* **WHAT THE TASK REQUIRES**
Beneath this instruction is a listing; print exactly the lines in it starting at the line that contains "buf_12 | 0 | 35 |" and going through the line that contains "Note: power is".

::: THE DATA :::

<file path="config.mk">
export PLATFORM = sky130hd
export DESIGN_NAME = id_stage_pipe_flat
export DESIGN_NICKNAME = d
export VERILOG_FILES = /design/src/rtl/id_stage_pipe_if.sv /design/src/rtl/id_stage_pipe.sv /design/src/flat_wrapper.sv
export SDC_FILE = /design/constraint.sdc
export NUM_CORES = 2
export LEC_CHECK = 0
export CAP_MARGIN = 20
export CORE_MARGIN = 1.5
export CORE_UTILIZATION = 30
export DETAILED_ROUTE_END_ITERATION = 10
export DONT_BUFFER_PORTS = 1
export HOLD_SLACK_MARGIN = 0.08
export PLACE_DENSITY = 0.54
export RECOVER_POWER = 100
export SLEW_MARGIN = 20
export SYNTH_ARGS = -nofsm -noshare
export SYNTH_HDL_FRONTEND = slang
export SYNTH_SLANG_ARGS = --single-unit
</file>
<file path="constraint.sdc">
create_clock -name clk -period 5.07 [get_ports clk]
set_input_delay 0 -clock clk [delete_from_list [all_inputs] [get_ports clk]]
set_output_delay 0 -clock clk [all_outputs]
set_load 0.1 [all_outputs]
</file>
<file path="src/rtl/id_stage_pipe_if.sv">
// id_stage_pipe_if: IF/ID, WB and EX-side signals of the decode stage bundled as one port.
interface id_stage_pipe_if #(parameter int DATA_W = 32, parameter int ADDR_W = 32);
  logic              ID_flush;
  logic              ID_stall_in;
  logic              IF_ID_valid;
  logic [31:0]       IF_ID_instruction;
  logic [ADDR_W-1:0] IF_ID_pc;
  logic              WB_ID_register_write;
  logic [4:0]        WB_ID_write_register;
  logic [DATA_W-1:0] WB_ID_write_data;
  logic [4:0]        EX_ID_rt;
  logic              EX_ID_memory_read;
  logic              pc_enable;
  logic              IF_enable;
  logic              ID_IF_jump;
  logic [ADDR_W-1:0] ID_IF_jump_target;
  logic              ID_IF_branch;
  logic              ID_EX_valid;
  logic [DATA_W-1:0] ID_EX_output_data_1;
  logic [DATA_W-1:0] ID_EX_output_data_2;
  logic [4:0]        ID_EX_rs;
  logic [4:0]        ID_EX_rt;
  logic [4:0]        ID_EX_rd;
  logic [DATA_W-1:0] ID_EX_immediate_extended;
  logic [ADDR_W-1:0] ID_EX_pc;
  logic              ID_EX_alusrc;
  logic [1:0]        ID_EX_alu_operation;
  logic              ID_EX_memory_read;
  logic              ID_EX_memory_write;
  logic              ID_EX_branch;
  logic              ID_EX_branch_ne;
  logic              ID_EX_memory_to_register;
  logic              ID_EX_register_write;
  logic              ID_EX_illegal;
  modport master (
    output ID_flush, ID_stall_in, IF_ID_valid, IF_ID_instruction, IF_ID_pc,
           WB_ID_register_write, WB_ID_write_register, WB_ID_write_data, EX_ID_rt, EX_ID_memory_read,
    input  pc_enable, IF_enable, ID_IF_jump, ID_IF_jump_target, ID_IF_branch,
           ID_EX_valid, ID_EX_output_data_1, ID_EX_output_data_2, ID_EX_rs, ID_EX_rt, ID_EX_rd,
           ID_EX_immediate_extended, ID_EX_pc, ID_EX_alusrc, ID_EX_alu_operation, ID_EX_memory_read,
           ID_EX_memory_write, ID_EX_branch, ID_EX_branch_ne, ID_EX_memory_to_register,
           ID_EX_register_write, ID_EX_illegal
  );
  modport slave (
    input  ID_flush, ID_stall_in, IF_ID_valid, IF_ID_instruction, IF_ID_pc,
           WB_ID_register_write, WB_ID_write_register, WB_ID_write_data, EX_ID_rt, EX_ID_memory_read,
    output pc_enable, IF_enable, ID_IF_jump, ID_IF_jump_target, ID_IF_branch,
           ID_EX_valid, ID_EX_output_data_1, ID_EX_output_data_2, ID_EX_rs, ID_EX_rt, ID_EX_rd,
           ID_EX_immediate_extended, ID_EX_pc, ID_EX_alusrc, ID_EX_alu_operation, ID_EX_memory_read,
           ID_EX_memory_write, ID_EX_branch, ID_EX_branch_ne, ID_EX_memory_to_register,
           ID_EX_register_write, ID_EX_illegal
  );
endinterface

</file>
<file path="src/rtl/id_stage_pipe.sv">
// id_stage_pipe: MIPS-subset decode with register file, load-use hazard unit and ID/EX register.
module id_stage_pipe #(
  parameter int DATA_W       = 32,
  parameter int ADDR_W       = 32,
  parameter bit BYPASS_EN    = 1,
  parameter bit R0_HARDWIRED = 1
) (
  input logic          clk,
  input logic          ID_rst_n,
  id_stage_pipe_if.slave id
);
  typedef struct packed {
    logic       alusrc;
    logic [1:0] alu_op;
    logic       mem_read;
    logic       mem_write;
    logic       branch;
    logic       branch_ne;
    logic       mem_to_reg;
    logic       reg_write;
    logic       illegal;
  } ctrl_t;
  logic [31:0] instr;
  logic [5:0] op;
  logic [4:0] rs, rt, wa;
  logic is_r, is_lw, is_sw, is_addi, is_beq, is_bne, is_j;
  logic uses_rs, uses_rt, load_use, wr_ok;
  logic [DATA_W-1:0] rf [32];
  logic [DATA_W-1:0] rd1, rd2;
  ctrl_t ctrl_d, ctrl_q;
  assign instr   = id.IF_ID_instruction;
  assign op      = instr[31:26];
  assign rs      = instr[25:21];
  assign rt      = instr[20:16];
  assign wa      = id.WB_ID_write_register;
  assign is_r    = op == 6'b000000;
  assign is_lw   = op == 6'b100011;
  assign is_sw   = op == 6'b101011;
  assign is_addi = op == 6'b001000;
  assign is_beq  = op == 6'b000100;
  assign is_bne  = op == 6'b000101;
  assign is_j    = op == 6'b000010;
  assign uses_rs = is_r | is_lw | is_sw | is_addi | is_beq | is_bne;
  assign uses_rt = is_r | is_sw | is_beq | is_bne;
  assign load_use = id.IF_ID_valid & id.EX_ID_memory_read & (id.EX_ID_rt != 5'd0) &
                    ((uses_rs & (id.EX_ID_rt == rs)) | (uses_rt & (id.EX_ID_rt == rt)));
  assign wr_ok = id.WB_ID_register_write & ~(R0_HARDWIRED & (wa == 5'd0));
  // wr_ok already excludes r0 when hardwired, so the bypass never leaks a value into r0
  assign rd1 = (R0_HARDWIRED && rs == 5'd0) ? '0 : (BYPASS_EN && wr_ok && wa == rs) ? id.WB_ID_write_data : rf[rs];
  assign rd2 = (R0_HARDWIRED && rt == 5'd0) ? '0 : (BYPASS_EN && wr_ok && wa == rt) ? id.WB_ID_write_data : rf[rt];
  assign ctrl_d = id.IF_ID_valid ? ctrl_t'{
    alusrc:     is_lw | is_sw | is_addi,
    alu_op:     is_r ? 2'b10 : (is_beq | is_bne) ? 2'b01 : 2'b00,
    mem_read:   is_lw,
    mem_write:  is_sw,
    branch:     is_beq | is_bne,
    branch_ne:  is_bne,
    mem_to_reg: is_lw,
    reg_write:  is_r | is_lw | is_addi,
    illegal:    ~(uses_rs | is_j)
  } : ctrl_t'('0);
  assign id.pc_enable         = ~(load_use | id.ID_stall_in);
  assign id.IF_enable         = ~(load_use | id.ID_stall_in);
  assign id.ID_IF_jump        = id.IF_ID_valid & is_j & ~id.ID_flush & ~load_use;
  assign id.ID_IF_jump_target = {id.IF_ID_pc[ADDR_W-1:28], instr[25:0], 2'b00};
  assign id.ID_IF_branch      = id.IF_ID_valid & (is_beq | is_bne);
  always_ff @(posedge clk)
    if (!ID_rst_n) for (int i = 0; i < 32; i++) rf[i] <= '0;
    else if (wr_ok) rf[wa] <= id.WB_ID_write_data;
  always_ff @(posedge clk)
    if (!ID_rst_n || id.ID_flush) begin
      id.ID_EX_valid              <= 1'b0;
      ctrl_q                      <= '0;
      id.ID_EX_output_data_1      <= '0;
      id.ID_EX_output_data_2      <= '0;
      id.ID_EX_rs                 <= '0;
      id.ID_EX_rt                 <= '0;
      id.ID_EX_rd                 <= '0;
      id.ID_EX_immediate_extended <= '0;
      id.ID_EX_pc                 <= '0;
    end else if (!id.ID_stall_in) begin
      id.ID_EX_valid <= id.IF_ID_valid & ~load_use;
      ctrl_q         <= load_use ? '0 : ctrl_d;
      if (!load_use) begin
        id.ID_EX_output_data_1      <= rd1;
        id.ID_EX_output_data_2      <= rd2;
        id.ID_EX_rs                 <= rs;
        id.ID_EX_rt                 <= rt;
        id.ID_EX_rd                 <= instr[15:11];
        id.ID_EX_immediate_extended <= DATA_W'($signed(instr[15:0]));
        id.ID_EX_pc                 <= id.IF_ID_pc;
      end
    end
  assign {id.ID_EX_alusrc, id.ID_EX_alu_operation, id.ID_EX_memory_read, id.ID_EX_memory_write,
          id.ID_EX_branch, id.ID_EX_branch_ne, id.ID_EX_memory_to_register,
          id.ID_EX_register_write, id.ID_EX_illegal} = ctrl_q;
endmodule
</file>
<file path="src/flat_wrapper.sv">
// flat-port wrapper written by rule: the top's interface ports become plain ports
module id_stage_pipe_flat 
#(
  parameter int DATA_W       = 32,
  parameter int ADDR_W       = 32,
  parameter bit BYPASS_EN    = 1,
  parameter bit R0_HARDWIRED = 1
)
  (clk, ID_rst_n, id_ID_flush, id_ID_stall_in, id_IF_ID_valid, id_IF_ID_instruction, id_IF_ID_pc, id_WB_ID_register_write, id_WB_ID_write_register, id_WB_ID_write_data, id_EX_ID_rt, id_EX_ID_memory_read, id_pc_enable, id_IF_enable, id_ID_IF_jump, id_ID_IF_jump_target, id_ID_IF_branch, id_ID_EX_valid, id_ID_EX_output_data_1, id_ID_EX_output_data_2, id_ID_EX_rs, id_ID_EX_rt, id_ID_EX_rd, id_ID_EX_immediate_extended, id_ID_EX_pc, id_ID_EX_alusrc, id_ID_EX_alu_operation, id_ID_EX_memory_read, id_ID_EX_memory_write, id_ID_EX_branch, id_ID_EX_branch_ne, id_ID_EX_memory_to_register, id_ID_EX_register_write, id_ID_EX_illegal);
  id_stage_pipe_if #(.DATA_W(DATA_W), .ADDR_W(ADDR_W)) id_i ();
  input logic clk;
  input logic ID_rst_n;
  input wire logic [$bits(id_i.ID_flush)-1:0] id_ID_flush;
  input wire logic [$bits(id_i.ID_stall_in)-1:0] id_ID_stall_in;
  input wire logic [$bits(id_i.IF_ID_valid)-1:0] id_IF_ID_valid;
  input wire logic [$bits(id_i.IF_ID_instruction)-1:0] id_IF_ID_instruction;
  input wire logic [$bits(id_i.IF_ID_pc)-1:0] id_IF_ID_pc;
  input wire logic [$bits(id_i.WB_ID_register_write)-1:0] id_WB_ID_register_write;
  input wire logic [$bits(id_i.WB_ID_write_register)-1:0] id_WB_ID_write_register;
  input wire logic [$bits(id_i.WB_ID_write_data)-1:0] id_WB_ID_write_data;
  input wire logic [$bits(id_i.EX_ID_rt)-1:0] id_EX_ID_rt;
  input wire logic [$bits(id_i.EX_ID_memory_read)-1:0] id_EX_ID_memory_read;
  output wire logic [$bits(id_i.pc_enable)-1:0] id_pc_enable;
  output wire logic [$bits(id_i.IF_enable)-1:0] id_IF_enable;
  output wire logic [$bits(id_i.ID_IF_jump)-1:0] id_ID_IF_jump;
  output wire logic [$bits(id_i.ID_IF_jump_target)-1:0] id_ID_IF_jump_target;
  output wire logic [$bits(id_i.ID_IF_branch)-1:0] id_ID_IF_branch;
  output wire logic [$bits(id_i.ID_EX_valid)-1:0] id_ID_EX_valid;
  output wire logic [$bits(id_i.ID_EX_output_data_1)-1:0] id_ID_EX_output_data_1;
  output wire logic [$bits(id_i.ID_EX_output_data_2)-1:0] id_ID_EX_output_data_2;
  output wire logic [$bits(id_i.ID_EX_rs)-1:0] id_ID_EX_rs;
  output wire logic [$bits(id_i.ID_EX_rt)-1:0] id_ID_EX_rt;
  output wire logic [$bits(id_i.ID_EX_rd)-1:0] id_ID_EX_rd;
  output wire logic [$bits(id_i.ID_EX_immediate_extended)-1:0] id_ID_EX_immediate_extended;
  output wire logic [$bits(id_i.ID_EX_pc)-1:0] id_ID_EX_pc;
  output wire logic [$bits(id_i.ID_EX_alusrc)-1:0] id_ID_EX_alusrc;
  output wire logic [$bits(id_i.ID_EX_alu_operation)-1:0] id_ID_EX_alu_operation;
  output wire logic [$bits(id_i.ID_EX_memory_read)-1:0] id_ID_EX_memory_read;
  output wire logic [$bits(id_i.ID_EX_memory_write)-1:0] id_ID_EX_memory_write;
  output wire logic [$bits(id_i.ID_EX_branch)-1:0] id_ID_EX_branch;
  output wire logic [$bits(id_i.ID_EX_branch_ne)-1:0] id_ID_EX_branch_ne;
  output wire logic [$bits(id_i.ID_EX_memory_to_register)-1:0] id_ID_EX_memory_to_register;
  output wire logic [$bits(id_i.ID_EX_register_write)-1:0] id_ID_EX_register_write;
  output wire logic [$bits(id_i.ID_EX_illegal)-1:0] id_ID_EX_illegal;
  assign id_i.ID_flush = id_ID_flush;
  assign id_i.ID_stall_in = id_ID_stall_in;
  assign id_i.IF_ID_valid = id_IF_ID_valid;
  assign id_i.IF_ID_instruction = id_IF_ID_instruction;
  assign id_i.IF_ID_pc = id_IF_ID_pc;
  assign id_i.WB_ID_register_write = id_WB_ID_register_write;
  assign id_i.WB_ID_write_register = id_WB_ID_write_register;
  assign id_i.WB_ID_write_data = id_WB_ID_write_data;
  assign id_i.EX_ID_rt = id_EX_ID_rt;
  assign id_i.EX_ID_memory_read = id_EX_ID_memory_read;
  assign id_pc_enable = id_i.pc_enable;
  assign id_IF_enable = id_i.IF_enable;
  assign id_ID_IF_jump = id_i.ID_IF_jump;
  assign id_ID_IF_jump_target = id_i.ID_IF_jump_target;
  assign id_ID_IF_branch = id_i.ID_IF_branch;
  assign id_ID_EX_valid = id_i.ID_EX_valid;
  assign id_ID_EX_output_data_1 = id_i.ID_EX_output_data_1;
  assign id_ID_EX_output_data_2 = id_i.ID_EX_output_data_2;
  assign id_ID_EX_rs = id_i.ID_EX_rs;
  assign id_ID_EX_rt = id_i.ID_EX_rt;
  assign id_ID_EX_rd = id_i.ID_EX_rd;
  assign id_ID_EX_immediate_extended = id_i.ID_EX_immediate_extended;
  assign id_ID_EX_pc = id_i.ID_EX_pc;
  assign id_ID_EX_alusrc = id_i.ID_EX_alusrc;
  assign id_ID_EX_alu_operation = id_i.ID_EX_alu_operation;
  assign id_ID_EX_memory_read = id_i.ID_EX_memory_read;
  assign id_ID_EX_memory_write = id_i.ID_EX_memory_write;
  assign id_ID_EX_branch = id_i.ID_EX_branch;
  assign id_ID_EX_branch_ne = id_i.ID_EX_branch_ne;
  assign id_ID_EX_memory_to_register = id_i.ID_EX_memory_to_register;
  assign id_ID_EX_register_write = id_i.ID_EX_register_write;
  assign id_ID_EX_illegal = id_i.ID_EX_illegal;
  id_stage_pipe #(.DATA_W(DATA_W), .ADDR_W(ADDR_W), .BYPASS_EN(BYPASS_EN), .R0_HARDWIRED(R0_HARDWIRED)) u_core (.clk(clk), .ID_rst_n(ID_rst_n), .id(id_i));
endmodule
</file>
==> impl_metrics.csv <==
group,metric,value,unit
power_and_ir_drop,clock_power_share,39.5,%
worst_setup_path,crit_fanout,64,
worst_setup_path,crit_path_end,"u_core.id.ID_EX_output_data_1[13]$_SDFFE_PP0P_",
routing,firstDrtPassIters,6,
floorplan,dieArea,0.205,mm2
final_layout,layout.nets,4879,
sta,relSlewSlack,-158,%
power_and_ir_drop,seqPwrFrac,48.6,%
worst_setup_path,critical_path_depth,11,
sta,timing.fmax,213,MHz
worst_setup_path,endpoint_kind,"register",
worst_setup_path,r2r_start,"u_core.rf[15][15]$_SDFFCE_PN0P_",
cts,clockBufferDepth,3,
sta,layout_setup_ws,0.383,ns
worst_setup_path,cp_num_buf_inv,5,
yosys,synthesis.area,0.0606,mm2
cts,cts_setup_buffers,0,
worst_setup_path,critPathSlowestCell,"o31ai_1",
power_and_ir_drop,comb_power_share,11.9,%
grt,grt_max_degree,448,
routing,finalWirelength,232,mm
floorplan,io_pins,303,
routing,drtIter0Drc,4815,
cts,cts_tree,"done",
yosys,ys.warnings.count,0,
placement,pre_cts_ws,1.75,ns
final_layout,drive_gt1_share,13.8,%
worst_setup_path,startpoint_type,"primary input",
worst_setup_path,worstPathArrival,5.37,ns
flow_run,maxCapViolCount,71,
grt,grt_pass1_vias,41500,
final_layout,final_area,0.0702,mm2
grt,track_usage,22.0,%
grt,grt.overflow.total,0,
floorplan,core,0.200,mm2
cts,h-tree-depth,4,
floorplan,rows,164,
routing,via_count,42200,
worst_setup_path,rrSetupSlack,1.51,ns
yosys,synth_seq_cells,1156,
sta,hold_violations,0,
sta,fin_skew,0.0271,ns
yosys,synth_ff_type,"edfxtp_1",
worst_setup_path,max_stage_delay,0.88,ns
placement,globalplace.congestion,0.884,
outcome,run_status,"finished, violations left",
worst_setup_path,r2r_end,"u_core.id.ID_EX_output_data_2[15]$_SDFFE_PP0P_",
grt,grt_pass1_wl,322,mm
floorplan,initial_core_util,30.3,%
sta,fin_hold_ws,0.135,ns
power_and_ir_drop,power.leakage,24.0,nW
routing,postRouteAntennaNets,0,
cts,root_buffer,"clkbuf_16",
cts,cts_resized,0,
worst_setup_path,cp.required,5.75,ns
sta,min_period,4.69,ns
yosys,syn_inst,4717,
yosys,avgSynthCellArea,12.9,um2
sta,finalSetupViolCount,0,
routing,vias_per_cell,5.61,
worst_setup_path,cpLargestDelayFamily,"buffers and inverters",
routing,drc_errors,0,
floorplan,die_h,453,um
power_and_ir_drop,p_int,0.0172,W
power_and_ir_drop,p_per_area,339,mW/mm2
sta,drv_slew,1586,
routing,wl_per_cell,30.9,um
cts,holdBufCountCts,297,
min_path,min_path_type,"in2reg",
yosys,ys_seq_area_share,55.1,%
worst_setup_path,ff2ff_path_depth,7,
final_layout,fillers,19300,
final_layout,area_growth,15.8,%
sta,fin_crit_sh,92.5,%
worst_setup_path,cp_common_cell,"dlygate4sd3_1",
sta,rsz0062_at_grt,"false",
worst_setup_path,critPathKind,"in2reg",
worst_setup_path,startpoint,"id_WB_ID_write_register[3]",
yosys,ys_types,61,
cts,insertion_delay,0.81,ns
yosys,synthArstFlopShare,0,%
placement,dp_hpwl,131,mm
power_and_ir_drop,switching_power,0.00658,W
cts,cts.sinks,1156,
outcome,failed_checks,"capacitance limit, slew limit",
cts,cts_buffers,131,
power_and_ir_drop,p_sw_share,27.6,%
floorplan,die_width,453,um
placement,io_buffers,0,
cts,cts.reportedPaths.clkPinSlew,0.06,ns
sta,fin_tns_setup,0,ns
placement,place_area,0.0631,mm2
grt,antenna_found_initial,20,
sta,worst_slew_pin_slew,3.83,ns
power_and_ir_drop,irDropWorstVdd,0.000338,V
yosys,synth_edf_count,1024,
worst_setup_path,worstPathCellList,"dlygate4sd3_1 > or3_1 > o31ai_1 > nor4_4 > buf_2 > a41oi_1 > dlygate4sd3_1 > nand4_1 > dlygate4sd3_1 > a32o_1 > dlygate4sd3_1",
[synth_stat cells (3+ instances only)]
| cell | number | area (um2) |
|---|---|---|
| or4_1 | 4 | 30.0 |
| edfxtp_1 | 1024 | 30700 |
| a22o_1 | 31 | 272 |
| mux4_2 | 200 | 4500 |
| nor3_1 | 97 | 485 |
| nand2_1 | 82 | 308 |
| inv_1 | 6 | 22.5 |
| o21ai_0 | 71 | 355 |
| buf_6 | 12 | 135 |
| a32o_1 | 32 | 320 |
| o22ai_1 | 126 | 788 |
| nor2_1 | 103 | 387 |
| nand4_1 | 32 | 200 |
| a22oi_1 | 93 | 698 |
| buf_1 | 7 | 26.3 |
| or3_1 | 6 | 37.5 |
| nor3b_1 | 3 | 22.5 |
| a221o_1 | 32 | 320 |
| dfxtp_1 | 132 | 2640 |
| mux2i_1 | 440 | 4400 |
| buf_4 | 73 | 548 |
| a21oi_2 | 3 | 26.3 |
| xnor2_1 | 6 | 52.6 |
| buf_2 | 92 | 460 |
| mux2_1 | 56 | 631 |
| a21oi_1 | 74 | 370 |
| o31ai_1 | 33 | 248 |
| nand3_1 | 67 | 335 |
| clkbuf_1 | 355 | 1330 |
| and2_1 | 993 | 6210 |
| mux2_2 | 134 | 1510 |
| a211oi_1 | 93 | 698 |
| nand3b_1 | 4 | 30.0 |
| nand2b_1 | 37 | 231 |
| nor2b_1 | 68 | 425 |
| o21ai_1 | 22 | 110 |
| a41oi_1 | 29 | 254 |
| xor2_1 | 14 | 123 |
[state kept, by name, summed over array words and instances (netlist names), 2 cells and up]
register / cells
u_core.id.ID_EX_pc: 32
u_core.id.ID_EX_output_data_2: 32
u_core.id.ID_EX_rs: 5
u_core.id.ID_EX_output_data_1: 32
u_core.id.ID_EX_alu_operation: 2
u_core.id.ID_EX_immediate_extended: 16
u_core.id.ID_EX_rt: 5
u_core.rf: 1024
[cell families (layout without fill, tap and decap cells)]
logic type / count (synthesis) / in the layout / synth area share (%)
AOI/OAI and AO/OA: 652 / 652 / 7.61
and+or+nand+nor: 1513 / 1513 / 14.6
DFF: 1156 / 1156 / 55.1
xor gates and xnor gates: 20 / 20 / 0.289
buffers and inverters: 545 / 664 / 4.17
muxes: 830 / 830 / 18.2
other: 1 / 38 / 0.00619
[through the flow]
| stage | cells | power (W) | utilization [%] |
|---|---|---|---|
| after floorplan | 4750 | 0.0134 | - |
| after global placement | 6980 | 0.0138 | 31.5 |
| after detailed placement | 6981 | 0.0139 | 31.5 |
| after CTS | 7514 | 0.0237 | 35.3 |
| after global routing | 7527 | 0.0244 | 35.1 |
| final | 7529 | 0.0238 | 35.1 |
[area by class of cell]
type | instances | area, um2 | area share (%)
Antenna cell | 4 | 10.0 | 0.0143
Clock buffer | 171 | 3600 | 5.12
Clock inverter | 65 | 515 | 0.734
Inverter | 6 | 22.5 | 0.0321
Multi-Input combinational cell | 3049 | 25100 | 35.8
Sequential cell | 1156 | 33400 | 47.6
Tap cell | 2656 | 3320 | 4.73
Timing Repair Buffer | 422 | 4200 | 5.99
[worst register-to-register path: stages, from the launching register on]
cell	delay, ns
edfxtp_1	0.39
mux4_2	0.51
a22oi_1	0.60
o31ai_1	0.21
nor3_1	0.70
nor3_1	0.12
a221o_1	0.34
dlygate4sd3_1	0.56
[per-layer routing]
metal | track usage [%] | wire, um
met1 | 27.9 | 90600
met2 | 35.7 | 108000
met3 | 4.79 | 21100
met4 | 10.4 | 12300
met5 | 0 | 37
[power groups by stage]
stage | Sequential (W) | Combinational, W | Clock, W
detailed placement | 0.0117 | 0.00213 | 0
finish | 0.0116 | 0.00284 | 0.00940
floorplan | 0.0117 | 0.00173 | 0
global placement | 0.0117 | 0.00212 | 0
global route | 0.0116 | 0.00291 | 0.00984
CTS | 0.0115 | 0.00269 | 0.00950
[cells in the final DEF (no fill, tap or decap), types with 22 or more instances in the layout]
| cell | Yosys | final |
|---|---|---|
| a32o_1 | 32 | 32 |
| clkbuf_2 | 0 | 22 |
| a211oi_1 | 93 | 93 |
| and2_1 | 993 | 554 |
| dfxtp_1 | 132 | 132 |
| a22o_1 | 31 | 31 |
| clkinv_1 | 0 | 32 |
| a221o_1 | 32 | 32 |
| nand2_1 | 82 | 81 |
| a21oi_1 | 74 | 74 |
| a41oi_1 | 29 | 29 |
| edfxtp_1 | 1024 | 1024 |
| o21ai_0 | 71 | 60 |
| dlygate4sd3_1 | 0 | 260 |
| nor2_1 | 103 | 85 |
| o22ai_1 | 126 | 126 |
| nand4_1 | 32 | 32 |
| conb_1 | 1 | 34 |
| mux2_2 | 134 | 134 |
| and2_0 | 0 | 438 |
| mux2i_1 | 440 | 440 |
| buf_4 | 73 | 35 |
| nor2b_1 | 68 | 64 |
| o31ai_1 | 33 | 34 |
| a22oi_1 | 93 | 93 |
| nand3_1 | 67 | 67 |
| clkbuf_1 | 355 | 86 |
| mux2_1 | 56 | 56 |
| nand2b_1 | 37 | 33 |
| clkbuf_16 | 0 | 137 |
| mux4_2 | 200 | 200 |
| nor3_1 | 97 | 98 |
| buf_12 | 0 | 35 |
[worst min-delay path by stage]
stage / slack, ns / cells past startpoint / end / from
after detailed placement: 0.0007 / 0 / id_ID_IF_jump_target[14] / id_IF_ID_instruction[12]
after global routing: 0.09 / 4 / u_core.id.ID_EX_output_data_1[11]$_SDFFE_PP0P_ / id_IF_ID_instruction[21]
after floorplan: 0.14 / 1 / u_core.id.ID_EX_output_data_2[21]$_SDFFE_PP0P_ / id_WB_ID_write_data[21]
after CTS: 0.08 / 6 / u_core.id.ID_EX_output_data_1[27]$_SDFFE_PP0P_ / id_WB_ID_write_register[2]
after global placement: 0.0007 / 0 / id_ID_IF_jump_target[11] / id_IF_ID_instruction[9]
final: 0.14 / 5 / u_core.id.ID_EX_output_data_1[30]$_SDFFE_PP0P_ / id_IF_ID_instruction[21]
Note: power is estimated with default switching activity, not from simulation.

:::
::: THE DATA :::

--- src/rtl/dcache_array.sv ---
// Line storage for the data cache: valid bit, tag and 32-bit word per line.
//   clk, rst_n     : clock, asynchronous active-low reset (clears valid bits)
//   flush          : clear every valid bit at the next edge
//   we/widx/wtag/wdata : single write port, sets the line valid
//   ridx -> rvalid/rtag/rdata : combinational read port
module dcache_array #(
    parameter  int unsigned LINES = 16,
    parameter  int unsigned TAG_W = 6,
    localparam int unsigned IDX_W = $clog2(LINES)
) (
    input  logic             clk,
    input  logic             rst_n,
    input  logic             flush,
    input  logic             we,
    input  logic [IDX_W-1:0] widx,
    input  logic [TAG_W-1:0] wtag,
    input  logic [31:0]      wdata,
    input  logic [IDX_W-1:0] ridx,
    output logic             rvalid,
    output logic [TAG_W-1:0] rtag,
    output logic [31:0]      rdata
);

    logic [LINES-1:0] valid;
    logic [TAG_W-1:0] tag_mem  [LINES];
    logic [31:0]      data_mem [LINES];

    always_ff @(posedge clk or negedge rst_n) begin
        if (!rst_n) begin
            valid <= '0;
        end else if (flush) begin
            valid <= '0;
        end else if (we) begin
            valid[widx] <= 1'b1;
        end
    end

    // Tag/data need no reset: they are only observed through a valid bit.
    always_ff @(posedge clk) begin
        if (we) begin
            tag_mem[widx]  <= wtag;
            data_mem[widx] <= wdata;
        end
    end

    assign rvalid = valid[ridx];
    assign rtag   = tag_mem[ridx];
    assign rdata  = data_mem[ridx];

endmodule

:::

* **ANSWER BELOW**
| buf_12 | 0 | 35 |
[worst min-delay path by stage]
stage / slack, ns / cells past startpoint / end / from
after detailed placement: 0.0007 / 0 / id_ID_IF_jump_target[14] / id_IF_ID_instruction[12]
after global routing: 0.09 / 4 / u_core.id.ID_EX_output_data_1[11]$_SDFFE_PP0P_ / id_IF_ID_instruction[21]
after floorplan: 0.14 / 1 / u_core.id.ID_EX_output_data_2[21]$_SDFFE_PP0P_ / id_WB_ID_write_data[21]
after CTS: 0.08 / 6 / u_core.id.ID_EX_output_data_1[27]$_SDFFE_PP0P_ / id_WB_ID_write_register[2]
after global placement: 0.0007 / 0 / id_ID_IF_jump_target[11] / id_IF_ID_instruction[9]
final: 0.14 / 5 / u_core.id.ID_EX_output_data_1[30]$_SDFFE_PP0P_ / id_IF_ID_instruction[21]
Note: power is estimated with default switching activity, not from simulation.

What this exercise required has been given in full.